Problem —
For the entries that follow, restate word for word the line containing "assign rdata = rdata_q;", the line containing "### src/rtl/cvt_host_regs.sv", and every line that lies between them.
============================================================
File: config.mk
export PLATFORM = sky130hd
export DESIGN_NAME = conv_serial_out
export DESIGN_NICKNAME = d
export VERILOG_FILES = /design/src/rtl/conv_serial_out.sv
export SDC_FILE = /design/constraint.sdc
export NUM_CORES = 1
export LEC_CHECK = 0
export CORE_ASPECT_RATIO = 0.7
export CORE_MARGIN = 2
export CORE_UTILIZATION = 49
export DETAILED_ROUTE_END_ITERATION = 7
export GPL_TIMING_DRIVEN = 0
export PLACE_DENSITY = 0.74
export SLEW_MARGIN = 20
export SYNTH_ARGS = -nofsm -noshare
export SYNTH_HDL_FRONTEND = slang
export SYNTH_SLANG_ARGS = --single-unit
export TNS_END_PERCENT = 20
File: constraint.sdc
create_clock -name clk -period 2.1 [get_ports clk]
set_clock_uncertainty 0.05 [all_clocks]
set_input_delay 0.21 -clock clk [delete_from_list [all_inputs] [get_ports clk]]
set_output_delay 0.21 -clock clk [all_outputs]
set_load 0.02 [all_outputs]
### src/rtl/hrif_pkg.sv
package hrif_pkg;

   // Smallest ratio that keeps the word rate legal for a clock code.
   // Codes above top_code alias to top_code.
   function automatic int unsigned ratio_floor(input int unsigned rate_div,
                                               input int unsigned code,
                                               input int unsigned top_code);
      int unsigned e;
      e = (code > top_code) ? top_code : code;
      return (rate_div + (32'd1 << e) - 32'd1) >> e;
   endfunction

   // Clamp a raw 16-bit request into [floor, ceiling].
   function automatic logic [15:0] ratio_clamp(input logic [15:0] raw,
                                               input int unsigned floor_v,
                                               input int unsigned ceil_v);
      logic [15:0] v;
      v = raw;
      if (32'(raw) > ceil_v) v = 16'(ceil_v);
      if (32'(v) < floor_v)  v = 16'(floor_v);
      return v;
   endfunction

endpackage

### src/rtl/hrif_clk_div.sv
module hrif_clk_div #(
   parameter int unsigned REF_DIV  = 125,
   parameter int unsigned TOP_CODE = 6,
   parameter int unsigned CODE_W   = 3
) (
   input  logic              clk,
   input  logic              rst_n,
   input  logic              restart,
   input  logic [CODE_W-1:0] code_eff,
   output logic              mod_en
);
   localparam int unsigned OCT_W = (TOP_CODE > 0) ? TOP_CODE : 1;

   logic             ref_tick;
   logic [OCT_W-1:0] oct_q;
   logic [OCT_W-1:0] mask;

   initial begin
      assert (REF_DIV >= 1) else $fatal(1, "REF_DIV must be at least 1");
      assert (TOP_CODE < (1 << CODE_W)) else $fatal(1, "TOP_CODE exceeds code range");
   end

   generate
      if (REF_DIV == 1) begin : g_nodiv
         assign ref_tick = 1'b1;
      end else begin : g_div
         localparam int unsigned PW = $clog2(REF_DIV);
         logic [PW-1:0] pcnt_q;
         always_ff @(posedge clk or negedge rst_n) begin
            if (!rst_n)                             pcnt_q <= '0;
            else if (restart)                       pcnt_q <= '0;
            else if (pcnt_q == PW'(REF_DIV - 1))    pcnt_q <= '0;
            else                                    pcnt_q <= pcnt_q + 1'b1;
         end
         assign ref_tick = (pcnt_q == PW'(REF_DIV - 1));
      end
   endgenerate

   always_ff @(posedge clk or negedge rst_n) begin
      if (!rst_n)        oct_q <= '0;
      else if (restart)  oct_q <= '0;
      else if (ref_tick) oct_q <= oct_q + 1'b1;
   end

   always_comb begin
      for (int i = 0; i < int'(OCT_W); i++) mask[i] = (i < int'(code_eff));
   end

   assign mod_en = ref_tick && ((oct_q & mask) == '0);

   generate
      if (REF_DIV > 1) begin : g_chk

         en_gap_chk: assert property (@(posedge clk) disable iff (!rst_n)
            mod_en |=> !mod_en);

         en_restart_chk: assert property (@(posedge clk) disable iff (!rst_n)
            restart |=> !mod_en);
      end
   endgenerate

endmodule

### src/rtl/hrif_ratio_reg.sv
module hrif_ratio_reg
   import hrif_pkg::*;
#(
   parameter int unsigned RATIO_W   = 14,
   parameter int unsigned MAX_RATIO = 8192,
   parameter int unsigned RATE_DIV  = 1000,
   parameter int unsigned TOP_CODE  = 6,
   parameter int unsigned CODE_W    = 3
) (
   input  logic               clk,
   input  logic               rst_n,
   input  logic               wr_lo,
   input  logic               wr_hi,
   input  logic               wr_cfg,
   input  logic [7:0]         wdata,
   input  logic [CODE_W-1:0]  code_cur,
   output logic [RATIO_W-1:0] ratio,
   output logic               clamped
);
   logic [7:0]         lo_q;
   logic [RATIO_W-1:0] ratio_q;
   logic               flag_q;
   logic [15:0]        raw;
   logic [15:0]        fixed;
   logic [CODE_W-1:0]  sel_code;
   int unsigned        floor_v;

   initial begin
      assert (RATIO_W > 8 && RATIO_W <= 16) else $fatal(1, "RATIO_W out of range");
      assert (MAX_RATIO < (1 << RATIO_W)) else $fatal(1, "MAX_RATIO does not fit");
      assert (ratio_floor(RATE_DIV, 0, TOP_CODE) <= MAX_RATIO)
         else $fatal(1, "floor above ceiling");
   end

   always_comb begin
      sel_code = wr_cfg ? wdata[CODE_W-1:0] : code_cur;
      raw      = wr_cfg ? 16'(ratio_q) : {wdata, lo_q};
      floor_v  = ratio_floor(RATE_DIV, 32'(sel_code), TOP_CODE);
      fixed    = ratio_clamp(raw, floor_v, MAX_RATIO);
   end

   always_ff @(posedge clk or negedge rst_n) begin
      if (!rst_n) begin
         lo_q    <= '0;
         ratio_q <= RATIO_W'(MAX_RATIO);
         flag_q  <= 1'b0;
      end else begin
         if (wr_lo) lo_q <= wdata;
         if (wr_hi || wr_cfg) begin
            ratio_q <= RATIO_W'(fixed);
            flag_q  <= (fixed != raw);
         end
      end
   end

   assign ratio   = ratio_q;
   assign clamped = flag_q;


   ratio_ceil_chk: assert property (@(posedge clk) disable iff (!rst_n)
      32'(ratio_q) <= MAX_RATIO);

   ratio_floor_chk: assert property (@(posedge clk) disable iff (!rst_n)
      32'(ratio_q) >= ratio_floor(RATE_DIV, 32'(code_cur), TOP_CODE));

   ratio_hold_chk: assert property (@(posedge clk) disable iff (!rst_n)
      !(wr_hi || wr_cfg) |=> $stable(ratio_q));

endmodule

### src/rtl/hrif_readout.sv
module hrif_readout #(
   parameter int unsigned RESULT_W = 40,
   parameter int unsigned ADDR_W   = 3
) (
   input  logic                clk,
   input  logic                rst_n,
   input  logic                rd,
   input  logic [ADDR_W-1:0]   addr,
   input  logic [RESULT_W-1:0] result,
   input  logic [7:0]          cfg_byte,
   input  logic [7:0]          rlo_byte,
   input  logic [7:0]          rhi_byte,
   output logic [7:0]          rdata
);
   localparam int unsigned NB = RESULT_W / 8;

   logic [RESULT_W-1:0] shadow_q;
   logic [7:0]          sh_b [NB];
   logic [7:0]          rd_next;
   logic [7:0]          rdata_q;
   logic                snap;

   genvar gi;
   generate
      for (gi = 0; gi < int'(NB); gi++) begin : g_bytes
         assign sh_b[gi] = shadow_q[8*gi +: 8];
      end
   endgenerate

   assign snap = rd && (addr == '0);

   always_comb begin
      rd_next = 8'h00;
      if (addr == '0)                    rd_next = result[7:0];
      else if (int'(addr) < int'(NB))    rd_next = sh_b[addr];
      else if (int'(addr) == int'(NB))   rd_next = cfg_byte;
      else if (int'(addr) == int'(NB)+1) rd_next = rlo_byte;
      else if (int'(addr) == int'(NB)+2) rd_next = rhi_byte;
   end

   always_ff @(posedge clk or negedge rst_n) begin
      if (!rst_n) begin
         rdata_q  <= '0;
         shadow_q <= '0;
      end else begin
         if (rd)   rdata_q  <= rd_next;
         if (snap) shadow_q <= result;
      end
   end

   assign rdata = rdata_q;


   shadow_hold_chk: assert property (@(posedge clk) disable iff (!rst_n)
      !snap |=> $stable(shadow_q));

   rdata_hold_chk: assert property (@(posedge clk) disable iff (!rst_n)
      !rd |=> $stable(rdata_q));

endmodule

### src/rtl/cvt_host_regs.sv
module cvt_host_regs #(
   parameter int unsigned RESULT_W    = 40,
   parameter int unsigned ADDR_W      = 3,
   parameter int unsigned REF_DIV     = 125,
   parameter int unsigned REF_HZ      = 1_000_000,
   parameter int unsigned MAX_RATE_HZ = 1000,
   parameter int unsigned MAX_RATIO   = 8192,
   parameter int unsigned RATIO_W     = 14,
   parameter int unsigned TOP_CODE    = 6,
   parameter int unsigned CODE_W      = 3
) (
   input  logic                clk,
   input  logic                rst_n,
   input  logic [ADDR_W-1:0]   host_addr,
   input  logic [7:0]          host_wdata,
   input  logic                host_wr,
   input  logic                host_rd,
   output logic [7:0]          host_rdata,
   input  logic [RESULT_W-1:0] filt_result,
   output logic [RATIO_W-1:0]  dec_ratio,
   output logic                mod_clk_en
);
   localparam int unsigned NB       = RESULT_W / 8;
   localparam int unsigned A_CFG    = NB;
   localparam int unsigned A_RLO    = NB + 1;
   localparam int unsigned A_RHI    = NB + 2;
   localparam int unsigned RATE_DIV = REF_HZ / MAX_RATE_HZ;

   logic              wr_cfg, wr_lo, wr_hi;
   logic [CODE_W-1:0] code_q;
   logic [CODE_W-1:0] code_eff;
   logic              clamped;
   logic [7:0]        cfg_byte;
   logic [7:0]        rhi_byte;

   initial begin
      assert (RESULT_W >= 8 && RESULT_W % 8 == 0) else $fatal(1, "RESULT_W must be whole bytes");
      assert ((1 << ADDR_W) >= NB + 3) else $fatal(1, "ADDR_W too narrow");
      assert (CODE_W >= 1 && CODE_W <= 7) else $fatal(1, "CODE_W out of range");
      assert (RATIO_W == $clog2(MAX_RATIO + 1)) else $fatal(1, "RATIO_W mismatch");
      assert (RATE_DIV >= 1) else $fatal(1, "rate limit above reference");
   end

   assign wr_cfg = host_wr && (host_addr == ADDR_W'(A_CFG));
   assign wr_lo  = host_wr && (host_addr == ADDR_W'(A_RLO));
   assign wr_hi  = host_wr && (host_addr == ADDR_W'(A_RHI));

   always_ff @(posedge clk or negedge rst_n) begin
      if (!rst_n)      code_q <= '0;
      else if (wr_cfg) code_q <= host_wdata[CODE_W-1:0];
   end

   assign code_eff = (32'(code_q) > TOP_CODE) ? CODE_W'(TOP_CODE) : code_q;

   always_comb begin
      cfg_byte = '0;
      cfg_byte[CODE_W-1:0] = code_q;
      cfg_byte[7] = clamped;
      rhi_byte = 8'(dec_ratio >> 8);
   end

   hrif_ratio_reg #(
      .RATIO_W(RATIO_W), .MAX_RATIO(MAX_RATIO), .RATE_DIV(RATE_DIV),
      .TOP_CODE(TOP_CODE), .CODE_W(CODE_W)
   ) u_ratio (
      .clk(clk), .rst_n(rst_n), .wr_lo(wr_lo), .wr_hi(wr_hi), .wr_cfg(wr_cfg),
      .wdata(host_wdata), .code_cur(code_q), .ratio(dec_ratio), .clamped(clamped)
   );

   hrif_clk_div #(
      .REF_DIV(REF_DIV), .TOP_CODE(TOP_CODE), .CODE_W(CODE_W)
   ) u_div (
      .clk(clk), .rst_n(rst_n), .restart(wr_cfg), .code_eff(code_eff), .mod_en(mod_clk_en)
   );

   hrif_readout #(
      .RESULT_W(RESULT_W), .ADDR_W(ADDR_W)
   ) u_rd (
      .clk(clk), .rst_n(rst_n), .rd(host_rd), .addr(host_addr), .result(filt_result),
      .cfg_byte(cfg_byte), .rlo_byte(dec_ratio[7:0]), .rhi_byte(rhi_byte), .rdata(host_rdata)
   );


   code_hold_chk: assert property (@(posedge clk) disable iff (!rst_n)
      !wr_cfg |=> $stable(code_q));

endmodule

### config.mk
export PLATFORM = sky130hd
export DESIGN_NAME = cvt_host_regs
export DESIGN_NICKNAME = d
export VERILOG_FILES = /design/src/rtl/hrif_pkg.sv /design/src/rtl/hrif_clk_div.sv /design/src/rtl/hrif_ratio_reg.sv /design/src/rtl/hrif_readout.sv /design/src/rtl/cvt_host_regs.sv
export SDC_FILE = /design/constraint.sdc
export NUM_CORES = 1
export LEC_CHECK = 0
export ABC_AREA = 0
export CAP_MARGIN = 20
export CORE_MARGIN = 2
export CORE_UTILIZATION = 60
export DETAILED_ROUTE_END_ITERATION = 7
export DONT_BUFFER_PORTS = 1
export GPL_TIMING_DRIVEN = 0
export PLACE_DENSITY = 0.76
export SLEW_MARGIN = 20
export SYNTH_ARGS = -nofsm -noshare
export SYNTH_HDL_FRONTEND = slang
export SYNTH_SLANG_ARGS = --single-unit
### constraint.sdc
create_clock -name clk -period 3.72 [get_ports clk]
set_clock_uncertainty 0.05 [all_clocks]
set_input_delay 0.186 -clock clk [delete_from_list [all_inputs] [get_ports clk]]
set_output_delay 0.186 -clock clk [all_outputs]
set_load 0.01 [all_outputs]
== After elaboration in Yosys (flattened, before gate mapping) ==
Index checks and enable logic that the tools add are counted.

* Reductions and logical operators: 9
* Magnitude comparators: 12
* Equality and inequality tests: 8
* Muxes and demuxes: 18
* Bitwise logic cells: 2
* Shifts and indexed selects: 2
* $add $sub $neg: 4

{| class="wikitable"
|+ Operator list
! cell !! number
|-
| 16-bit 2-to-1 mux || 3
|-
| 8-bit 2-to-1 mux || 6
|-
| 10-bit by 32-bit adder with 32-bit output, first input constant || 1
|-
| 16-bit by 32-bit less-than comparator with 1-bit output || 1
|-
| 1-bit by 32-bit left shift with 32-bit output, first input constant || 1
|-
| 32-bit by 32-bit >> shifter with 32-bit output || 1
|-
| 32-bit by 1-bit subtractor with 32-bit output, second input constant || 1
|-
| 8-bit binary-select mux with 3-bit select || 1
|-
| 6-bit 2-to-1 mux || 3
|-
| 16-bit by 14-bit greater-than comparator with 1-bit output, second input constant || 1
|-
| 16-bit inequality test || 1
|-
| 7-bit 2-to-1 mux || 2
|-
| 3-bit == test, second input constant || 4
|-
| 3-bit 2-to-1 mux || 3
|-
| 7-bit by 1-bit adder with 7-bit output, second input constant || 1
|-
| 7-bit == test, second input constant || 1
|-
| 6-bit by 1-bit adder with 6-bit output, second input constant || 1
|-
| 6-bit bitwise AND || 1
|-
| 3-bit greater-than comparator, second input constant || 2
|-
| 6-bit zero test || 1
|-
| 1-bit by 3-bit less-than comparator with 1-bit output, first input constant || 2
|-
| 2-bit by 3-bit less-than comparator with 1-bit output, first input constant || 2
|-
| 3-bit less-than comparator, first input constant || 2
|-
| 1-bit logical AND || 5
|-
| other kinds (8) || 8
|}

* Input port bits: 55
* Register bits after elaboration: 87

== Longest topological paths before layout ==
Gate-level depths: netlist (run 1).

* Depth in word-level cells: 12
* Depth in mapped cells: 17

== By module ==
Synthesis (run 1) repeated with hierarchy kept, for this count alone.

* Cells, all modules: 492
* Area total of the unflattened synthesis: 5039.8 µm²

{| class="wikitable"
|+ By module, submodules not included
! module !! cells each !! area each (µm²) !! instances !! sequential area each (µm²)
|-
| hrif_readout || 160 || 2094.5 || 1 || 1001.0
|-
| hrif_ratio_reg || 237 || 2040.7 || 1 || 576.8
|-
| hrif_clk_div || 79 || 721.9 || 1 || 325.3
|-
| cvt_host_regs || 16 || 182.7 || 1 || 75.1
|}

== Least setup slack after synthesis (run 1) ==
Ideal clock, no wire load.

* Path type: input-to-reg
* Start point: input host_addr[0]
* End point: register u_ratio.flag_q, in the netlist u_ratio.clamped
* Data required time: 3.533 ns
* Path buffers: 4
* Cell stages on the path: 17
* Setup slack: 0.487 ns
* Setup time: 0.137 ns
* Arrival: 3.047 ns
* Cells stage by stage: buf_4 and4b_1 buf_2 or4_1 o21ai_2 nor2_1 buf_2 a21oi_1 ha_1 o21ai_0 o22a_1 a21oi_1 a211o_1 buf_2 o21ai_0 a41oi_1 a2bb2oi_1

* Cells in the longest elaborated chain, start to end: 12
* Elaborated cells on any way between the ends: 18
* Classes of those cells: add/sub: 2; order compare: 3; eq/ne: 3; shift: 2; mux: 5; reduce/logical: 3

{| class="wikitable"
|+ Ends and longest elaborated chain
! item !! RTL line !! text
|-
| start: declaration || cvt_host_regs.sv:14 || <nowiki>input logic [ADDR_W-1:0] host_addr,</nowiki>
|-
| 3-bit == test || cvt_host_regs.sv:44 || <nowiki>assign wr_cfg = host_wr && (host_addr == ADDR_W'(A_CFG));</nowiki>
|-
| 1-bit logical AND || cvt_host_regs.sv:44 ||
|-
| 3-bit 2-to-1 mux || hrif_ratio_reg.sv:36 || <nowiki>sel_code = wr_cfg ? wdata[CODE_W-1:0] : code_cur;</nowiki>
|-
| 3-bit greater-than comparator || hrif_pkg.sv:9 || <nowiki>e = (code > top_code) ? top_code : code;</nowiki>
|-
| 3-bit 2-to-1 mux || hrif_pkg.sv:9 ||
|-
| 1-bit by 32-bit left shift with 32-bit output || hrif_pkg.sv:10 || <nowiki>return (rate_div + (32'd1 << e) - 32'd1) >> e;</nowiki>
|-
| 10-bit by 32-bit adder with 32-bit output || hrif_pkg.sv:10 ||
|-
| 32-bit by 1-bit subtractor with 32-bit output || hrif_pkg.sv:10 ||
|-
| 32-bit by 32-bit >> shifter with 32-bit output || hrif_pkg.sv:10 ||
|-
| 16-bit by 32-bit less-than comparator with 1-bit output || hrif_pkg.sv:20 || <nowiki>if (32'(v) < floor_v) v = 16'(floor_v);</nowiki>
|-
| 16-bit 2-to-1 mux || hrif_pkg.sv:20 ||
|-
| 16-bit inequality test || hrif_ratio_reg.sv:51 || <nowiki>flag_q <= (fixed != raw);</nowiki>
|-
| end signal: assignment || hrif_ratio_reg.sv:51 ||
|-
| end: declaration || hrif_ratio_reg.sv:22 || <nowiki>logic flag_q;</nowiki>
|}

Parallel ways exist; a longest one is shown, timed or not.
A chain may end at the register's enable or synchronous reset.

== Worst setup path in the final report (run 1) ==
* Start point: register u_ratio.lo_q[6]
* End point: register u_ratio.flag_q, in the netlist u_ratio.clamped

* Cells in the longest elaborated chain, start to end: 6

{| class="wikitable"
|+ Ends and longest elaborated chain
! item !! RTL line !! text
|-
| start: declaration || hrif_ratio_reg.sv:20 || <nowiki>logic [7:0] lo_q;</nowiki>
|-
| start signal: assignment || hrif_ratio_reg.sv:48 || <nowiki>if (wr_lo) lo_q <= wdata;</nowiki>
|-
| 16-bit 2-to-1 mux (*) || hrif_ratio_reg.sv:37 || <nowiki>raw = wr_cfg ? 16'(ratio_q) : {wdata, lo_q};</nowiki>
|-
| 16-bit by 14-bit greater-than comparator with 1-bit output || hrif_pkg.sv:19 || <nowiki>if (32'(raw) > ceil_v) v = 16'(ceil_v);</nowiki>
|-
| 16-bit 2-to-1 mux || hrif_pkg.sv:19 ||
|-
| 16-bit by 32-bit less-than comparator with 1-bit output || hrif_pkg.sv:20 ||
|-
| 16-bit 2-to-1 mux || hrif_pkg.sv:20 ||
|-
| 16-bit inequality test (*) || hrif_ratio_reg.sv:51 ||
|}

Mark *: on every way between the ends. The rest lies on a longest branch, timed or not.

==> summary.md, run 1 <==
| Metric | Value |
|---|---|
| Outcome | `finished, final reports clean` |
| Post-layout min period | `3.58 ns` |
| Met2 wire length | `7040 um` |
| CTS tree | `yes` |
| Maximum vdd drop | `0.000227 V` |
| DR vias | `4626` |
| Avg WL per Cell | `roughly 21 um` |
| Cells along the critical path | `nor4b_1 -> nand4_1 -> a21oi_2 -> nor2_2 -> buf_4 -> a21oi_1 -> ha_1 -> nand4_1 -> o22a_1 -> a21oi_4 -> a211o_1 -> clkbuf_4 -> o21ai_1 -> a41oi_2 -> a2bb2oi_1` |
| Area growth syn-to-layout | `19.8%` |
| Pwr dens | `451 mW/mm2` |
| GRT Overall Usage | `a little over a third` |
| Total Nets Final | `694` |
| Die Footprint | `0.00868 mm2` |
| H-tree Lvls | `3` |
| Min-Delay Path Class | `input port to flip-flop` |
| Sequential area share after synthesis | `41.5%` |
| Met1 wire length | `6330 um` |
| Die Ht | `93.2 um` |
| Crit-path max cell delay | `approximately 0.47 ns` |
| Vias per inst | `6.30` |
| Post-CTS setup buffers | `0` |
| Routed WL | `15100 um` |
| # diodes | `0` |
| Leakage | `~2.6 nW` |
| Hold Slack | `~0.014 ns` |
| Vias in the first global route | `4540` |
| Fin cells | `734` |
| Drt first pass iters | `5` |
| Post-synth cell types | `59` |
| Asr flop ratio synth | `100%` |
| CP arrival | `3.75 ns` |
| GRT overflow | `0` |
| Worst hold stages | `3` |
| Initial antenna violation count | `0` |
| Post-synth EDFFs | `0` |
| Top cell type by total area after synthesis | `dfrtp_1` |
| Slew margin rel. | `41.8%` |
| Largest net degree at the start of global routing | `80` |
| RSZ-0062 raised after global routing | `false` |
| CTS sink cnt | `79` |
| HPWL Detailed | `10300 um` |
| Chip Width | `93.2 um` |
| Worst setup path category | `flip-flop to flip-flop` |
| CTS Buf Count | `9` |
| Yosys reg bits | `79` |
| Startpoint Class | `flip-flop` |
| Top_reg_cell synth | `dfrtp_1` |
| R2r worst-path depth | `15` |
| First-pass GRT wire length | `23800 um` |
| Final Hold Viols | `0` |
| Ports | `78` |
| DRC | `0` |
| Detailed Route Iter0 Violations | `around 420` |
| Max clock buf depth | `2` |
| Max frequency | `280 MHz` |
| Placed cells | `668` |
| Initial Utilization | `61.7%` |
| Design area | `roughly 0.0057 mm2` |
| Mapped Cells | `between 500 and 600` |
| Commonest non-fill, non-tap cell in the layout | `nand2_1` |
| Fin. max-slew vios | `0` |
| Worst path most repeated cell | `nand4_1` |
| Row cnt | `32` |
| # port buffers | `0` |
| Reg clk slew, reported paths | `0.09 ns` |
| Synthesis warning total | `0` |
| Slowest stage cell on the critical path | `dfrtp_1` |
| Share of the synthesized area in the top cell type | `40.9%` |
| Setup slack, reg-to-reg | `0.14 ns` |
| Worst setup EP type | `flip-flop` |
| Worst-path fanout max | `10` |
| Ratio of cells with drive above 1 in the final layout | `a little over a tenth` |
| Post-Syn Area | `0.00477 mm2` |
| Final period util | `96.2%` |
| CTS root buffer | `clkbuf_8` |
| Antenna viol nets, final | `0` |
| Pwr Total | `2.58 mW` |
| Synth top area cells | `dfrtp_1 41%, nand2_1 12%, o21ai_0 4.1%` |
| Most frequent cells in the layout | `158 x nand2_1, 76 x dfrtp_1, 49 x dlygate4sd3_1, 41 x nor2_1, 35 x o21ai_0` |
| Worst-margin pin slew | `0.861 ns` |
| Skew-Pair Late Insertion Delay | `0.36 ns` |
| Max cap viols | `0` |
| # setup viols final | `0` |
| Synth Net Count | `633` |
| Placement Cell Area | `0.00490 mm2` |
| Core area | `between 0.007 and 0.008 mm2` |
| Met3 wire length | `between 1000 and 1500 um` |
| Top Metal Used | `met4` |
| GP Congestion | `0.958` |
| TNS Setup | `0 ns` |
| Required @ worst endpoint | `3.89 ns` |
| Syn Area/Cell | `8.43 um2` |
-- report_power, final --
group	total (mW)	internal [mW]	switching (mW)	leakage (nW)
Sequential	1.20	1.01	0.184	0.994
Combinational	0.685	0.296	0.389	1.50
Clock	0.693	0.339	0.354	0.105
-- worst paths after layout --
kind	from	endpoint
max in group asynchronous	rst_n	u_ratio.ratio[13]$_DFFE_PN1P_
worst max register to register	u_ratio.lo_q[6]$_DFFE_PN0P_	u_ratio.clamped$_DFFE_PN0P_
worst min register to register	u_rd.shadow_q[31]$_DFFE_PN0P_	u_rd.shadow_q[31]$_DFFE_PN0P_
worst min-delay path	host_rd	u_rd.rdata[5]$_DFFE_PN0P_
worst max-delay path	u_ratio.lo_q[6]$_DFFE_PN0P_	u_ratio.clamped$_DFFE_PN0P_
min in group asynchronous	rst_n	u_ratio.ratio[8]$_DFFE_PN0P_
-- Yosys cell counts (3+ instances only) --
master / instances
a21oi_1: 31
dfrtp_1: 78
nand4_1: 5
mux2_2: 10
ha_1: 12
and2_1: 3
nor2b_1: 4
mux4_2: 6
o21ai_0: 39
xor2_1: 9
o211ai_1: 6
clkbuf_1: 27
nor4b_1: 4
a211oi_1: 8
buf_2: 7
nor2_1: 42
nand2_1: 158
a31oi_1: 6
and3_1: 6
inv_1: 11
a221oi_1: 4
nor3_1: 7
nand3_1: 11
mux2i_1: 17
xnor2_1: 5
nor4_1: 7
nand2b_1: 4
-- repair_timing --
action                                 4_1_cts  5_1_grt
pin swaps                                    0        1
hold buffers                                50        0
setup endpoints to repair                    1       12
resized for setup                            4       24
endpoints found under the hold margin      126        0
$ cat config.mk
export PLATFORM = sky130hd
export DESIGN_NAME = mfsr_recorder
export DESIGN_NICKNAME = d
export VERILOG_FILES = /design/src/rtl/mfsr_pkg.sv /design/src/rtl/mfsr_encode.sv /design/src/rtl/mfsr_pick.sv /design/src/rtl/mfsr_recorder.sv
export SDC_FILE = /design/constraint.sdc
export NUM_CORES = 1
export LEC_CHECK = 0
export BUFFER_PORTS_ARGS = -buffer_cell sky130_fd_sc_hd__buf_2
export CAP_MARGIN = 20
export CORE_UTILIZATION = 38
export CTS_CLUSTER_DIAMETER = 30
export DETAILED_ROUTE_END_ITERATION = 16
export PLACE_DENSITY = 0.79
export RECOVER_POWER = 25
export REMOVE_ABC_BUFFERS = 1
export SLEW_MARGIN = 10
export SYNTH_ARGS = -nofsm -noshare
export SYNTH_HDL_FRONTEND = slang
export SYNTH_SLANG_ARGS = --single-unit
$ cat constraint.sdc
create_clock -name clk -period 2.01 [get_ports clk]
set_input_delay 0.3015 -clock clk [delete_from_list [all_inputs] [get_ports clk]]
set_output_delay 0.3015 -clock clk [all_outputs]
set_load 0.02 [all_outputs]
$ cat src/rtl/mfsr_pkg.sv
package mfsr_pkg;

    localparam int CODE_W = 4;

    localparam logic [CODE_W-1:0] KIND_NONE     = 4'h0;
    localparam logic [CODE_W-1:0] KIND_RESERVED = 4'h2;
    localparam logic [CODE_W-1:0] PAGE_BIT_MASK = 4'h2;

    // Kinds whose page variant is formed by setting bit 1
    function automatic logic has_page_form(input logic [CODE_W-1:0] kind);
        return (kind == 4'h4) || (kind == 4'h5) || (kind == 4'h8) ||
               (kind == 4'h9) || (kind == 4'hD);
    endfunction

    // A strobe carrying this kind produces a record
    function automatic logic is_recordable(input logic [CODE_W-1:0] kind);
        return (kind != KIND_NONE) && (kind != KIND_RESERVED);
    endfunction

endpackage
============================================================
Answer to this task —
   assign rdata = rdata_q;


   shadow_hold_chk: assert property (@(posedge clk) disable iff (!rst_n)
      !snap |=> $stable(shadow_q));

   rdata_hold_chk: assert property (@(posedge clk) disable iff (!rst_n)
      !rd |=> $stable(rdata_q));

endmodule

### src/rtl/cvt_host_regs.sv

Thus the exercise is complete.